The PHATE plot supports panning and zooming via controls in the top-right corner.

#### Interpreting PHATE Plots

PHATE preserves both local and global structure from high-dimensional phenotypic data. Genes that appear close together in the plot have similar morphological profiles—their knockdown produces similar cellular phenotypes. This proximity often reflects functional relationships: genes in the same pathway or protein complex tend to cluster together because disrupting them causes related cellular changes.

#### Choosing Leiden Resolution

The Leiden resolution parameter controls clustering granularity:

- **Lower resolution** (e.g., k=5–8): Produces fewer, larger clusters capturing broad biological themes (e.g., "cell cycle regulation", "membrane trafficking"). Good for initial exploration and identifying major phenotypic categories.
- **Higher resolution** (e.g., k=15–20): Produces more, smaller clusters that distinguish fine-grained processes (e.g., separating different stages of mitosis). Better for detailed investigation once you've identified regions of interest.

Start at lower resolution to understand the landscape, then increase resolution to investigate specific areas in more detail.

#### Using LLM Annotations

When available, LLM-generated annotations provide biological interpretation for each cluster:

- **Dominant process**: The LLM's prediction of what biological function unites the cluster members.
- **Confidence level**: How certain the LLM is about its annotation (High, Medium, Low). Lower confidence may indicate novel biology or heterogeneous clusters.
- **Gene classifications**: Each gene is marked as "Established" (known role in the annotated process), "Putative" (some evidence), or "Novel" (no prior association). Novel genes in high-confidence clusters are candidates for follow-up validation.

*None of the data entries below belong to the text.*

File: config.mk
export PLATFORM = sky130hd
export DESIGN_NAME = round_robin_task_scheduler
export DESIGN_NICKNAME = d
export VERILOG_FILES = /design/src/rtl/rrts_pkg.sv /design/src/rtl/round_robin_task_scheduler.sv /design/src/rtl/rrts_pick.sv
export SDC_FILE = /design/constraint.sdc
export NUM_CORES = 1
export LEC_CHECK = 0
export ABC_AREA = 1
export BUFFER_PORTS_ARGS = -buffer_cell sky130_fd_sc_hd__buf_2
export CORE_MARGIN = 2
export CORE_UTILIZATION = 34
export CTS_BUF_LIST = sky130_fd_sc_hd__clkbuf_2 sky130_fd_sc_hd__clkbuf_4 sky130_fd_sc_hd__clkbuf_8
export CTS_CLUSTER_DIAMETER = 30
export DETAILED_ROUTE_END_ITERATION = 10
export PLACE_DENSITY_LB_ADDON = 0.1
export SLEW_MARGIN = 10
export SYNTH_ARGS = -nofsm -noshare
export SYNTH_HDL_FRONTEND = slang
export SYNTH_SLANG_ARGS = --single-unit
File: constraint.sdc
create_clock -name clk -period 3.4 [get_ports clk]
set_clock_uncertainty 0.2 [all_clocks]
set_input_delay 0.51 -clock clk [delete_from_list [all_inputs] [get_ports clk]]
set_output_delay 0.51 -clock clk [all_outputs]
set_load 0.02 [all_outputs]
<file path="config.mk">
export PLATFORM = sky130hd
export DESIGN_NAME = parallel_io_port_controller
export DESIGN_NICKNAME = d
export VERILOG_FILES = /design/src/hw/rtl/pioc_pkg.sv /design/src/hw/rtl/parallel_io_port_controller.sv /design/src/hw/rtl/pioc_port.sv
export SDC_FILE = /design/constraint.sdc
export NUM_CORES = 1
export LEC_CHECK = 0
export ABC_AREA = 1
export BUFFER_PORTS_ARGS = -buffer_cell sky130_fd_sc_hd__buf_2
export CAP_MARGIN = 0
export CORE_MARGIN = 1
export CORE_UTILIZATION = 47
export CTS_CLUSTER_DIAMETER = 40
export DETAILED_ROUTE_END_ITERATION = 10
export HOLD_SLACK_MARGIN = 0.08
export PLACE_DENSITY = 0.66
export SLEW_MARGIN = 0
export SYNTH_ARGS = -nofsm -noshare
export SYNTH_HDL_FRONTEND = slang
export SYNTH_SLANG_ARGS = --single-unit
</file>
<file path="constraint.sdc">
create_clock -name clk_i -period 5.65 [get_ports clk_i]
set_input_delay 0.565 -clock clk_i [delete_from_list [all_inputs] [get_ports clk_i]]
set_output_delay 0.565 -clock clk_i [all_outputs]
set_load 0.02 [all_outputs]
</file>
## src/hw/rtl/skset_pkg.sv

```systemverilog
// Package for the sorted key set: request/result transaction structs,
// request and status codes, and the control struct sent to the key cells.
// No dependencies.
package skset_pkg;

  localparam int KEY_W    = 32;
  localparam int REQ_W    = 2;
  localparam int RANK_W   = 6;
  localparam int STATUS_W = 3;
  localparam int COUNT_W  = 7;

  // Request codes
  localparam logic [REQ_W-1:0] REQ_INSERT = 2'd0;
  localparam logic [REQ_W-1:0] REQ_DELETE = 2'd1;
  localparam logic [REQ_W-1:0] REQ_READ   = 2'd2;

  // Status codes
  localparam logic [STATUS_W-1:0] ST_OK       = 3'd0;
  localparam logic [STATUS_W-1:0] ST_DUP      = 3'd1;
  localparam logic [STATUS_W-1:0] ST_NOTFOUND = 3'd2;
  localparam logic [STATUS_W-1:0] ST_FULL     = 3'd3;
  localparam logic [STATUS_W-1:0] ST_RANGE    = 3'd4;

  typedef struct packed {
    logic [REQ_W-1:0]  req_type;
    logic [KEY_W-1:0]  key;
    logic [RANK_W-1:0] rank;
  } in_t;

  typedef struct packed {
    logic [STATUS_W-1:0] status;
    logic [KEY_W-1:0]    key_out;
    logic [COUNT_W-1:0]  count;
  } out_t;

  // Per-cycle commands broadcast to every cell
  typedef struct packed {
    logic cmp;  // latch compare flags against the incoming key and rank
    logic ins;  // insert shift toward the tail
    logic del;  // delete shift toward the head
  } cell_ctl_t;

endpackage

```

## src/hw/rtl/skset_cell.sv

```systemverilog
// One slot of the sorted key chain: holds a key, compares it against the
// broadcast key, and shifts to or from its neighbors on insert/delete.
// Depends on skset_pkg.
module skset_cell #(
  parameter int IDX = 0,
  parameter int CW  = 7
) (
  input  logic                        clk,
  input  logic                        rst_n,
  input  skset_pkg::cell_ctl_t        ctl_i,
  input  logic [CW-1:0]               count_i,
  input  logic [skset_pkg::KEY_W-1:0] cmp_key_i,
  input  logic [skset_pkg::RANK_W-1:0] rank_i,
  input  logic [skset_pkg::KEY_W-1:0] upd_key_i,
  input  logic [skset_pkg::KEY_W-1:0] left_key_i,
  input  logic                        left_gt_i,
  input  logic [skset_pkg::KEY_W-1:0] right_key_i,
  output logic [skset_pkg::KEY_W-1:0] key_o,
  output logic                        gt_o,
  output logic                        eq_o,
  output logic [skset_pkg::KEY_W-1:0] sel_key_o
);

  logic [skset_pkg::KEY_W-1:0] key_r, key_nxt;
  logic gt_r, gt_nxt;
  logic eq_r, eq_nxt;
  logic sel_r, sel_nxt;
  logic occupied;

  // Slot holds a live key when its index is below the count
  assign occupied = (CW'(IDX) < count_i);

  // Compare flags, captured when a transaction is accepted
  always_comb begin
    gt_nxt  = gt_r;
    eq_nxt  = eq_r;
    sel_nxt = sel_r;
    if (ctl_i.cmp) begin
      gt_nxt  = occupied && (key_r > cmp_key_i);
      eq_nxt  = occupied && (key_r == cmp_key_i);
      sel_nxt = (int'(rank_i) == IDX);
    end
  end

  // Key update: keep larger keys, otherwise take the new key or shift
  always_comb begin
    key_nxt = key_r;
    if (ctl_i.ins && !gt_r) begin
      if (IDX == 0 || left_gt_i) begin
        key_nxt = upd_key_i;
      end else begin
        key_nxt = left_key_i;
      end
    end else if (ctl_i.del && !gt_r) begin
      key_nxt = right_key_i;
    end
  end

  always_ff @(posedge clk) begin
    key_r <= key_nxt;
    if (!rst_n) begin
      gt_r  <= 1'b0;
      eq_r  <= 1'b0;
      sel_r <= 1'b0;
    end else begin
      gt_r  <= gt_nxt;
      eq_r  <= eq_nxt;
      sel_r <= sel_nxt;
    end
  end

  assign key_o     = key_r;
  assign gt_o      = gt_r;
  assign eq_o      = eq_r;
  assign sel_key_o = sel_r ? key_r : '0;

endmodule

```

**Note:** LLM cluster analysis may only be available for certain cell class and resolution combinations.
If LLM results aren't showing, the app will display which filter combinations have LLM data available.

#### Exploration Workflow

A typical workflow for investigating clustering results:

1. **Start broad**: Use a lower Leiden resolution to see major phenotypic categories
2. **Locate genes of interest**: Use the Gene Search dropdown to find specific genes
3. **Explore neighborhoods**: Click genes in the PHATE plot to see what they cluster with
4. **Increase resolution**: Switch to higher resolution to see finer distinctions within interesting regions
5. **Review annotations**: Check LLM interpretations and gene classifications for biological insight
6. **Identify candidates**: Look for "Novel" genes in well-annotated clusters as potential discoveries

## Tips

- **Multiple screens**: To compare screens side-by-side, run the visualizer from each screen's `analysis/` directory on different ports (e.g., `sh 14.run_visualization.sh -- --server.port=8502` for the second instance).
- **Cluster exploration**: Use the Gene Search dropdown to quickly locate a gene of interest, then click its point in the PHATE plot to see the full cluster context.